:: RAW DATA ::

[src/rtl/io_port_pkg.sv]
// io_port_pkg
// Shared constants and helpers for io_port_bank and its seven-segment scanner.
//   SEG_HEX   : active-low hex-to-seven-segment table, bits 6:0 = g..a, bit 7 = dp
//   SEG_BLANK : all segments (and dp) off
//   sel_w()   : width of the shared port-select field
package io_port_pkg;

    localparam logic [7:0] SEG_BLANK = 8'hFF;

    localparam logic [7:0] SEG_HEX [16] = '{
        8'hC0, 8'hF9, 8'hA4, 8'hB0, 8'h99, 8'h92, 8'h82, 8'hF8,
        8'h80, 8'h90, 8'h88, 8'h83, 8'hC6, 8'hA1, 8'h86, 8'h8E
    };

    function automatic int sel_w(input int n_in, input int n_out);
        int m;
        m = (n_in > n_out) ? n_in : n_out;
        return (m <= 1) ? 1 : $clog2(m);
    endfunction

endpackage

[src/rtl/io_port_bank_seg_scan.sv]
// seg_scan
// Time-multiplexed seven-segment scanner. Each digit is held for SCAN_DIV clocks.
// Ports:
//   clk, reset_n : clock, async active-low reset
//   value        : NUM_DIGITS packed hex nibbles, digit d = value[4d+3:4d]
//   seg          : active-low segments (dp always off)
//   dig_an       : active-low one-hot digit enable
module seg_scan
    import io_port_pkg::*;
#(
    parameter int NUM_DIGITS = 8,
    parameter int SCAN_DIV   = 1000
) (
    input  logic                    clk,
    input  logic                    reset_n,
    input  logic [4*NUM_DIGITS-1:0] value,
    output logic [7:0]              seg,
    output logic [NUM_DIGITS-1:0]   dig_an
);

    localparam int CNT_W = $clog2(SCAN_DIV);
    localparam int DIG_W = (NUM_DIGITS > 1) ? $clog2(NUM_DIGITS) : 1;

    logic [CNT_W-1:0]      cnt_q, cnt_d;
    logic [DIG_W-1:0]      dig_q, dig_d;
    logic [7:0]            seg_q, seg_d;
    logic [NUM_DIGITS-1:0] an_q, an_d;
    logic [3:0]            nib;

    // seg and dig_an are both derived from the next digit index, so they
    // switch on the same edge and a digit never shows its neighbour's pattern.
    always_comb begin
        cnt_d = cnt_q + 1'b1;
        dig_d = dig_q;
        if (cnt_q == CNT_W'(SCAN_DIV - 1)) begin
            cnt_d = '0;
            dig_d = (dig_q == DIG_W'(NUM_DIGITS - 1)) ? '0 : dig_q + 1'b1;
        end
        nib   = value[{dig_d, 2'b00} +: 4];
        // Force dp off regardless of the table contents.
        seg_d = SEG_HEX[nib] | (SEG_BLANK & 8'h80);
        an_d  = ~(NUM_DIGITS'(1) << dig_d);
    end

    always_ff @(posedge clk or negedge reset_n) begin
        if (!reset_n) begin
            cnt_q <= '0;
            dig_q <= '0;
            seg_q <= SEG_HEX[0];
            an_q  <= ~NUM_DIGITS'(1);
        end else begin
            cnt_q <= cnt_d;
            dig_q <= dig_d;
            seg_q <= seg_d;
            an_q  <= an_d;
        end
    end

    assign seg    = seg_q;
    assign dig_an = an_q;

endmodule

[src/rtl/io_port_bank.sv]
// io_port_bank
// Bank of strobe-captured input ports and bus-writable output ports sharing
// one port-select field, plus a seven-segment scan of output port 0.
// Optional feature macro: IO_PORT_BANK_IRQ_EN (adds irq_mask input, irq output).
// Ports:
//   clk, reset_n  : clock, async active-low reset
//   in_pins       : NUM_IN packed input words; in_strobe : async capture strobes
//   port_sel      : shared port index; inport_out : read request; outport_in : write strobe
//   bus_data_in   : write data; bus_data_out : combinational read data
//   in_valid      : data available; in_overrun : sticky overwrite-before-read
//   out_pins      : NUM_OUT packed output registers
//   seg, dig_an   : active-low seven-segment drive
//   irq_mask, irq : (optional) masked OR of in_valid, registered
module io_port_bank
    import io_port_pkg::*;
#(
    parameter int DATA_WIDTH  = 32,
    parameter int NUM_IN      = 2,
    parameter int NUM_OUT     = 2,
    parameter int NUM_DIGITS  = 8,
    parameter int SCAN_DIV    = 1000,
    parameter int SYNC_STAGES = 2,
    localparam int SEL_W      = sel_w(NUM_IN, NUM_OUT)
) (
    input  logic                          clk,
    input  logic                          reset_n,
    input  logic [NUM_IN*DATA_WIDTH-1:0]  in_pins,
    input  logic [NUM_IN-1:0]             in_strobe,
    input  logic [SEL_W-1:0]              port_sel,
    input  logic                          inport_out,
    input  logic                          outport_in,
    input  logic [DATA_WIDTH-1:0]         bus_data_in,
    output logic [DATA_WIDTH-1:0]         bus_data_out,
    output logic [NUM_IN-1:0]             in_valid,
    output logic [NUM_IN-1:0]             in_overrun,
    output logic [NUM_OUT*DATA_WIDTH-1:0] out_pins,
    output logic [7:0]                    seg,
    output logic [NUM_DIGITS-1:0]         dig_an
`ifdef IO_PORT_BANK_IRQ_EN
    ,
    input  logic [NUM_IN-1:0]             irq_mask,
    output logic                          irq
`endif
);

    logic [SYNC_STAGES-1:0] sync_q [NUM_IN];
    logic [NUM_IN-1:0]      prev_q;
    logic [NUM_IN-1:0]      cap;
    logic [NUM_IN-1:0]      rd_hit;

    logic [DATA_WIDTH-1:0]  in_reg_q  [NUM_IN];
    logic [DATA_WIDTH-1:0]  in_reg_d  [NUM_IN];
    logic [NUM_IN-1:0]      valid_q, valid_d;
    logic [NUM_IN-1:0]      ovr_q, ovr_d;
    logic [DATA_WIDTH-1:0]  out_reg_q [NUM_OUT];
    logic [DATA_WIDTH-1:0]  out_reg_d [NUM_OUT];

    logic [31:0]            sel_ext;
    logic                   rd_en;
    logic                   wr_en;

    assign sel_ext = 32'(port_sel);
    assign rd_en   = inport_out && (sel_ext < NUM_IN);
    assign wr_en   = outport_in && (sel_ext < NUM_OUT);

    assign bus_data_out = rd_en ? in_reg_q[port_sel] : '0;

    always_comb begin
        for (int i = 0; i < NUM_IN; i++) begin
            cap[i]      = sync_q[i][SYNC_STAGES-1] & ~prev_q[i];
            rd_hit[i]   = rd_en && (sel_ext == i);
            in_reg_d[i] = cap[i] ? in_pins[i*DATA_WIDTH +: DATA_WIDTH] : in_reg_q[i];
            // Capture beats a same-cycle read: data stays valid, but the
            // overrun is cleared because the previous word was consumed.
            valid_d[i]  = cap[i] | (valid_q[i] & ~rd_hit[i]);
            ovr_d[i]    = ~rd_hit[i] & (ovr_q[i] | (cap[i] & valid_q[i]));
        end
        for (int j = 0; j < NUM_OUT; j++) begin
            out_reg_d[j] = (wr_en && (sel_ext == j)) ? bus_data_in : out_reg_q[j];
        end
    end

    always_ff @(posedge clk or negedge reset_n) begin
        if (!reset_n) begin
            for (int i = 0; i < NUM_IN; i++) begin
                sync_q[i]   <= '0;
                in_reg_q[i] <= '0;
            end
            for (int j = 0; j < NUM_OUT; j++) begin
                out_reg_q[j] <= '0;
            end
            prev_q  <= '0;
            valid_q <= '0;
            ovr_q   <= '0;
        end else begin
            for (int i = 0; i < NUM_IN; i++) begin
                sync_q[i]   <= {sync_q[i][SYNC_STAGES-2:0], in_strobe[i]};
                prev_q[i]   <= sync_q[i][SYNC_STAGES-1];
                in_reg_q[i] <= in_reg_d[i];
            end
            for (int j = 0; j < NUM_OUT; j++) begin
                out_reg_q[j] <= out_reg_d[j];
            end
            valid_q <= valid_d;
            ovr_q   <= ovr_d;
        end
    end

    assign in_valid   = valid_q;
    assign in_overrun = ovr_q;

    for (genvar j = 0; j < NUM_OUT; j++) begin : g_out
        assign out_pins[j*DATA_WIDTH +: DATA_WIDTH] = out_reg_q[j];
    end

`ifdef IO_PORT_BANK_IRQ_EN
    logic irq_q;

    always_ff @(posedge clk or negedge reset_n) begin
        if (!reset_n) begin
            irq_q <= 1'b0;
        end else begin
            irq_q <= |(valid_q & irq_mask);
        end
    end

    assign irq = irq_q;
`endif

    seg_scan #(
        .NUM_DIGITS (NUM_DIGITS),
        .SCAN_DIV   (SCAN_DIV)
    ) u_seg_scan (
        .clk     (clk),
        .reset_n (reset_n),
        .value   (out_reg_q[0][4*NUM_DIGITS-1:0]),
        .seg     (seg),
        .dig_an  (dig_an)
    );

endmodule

:::

### THE TASK
Please transcribe only the lines in the records above running from the line that has "g..a, bit 7 = dp" through the line that has "localparam logic [7:0] SEG_HEX", both included, exactly as they appear.

### TASK ANSWER
//   SEG_HEX   : active-low hex-to-seven-segment table, bits 6:0 = g..a, bit 7 = dp
//   SEG_BLANK : all segments (and dp) off
//   sel_w()   : width of the shared port-select field
package io_port_pkg;

    localparam logic [7:0] SEG_BLANK = 8'hFF;

    localparam logic [7:0] SEG_HEX [16] = '{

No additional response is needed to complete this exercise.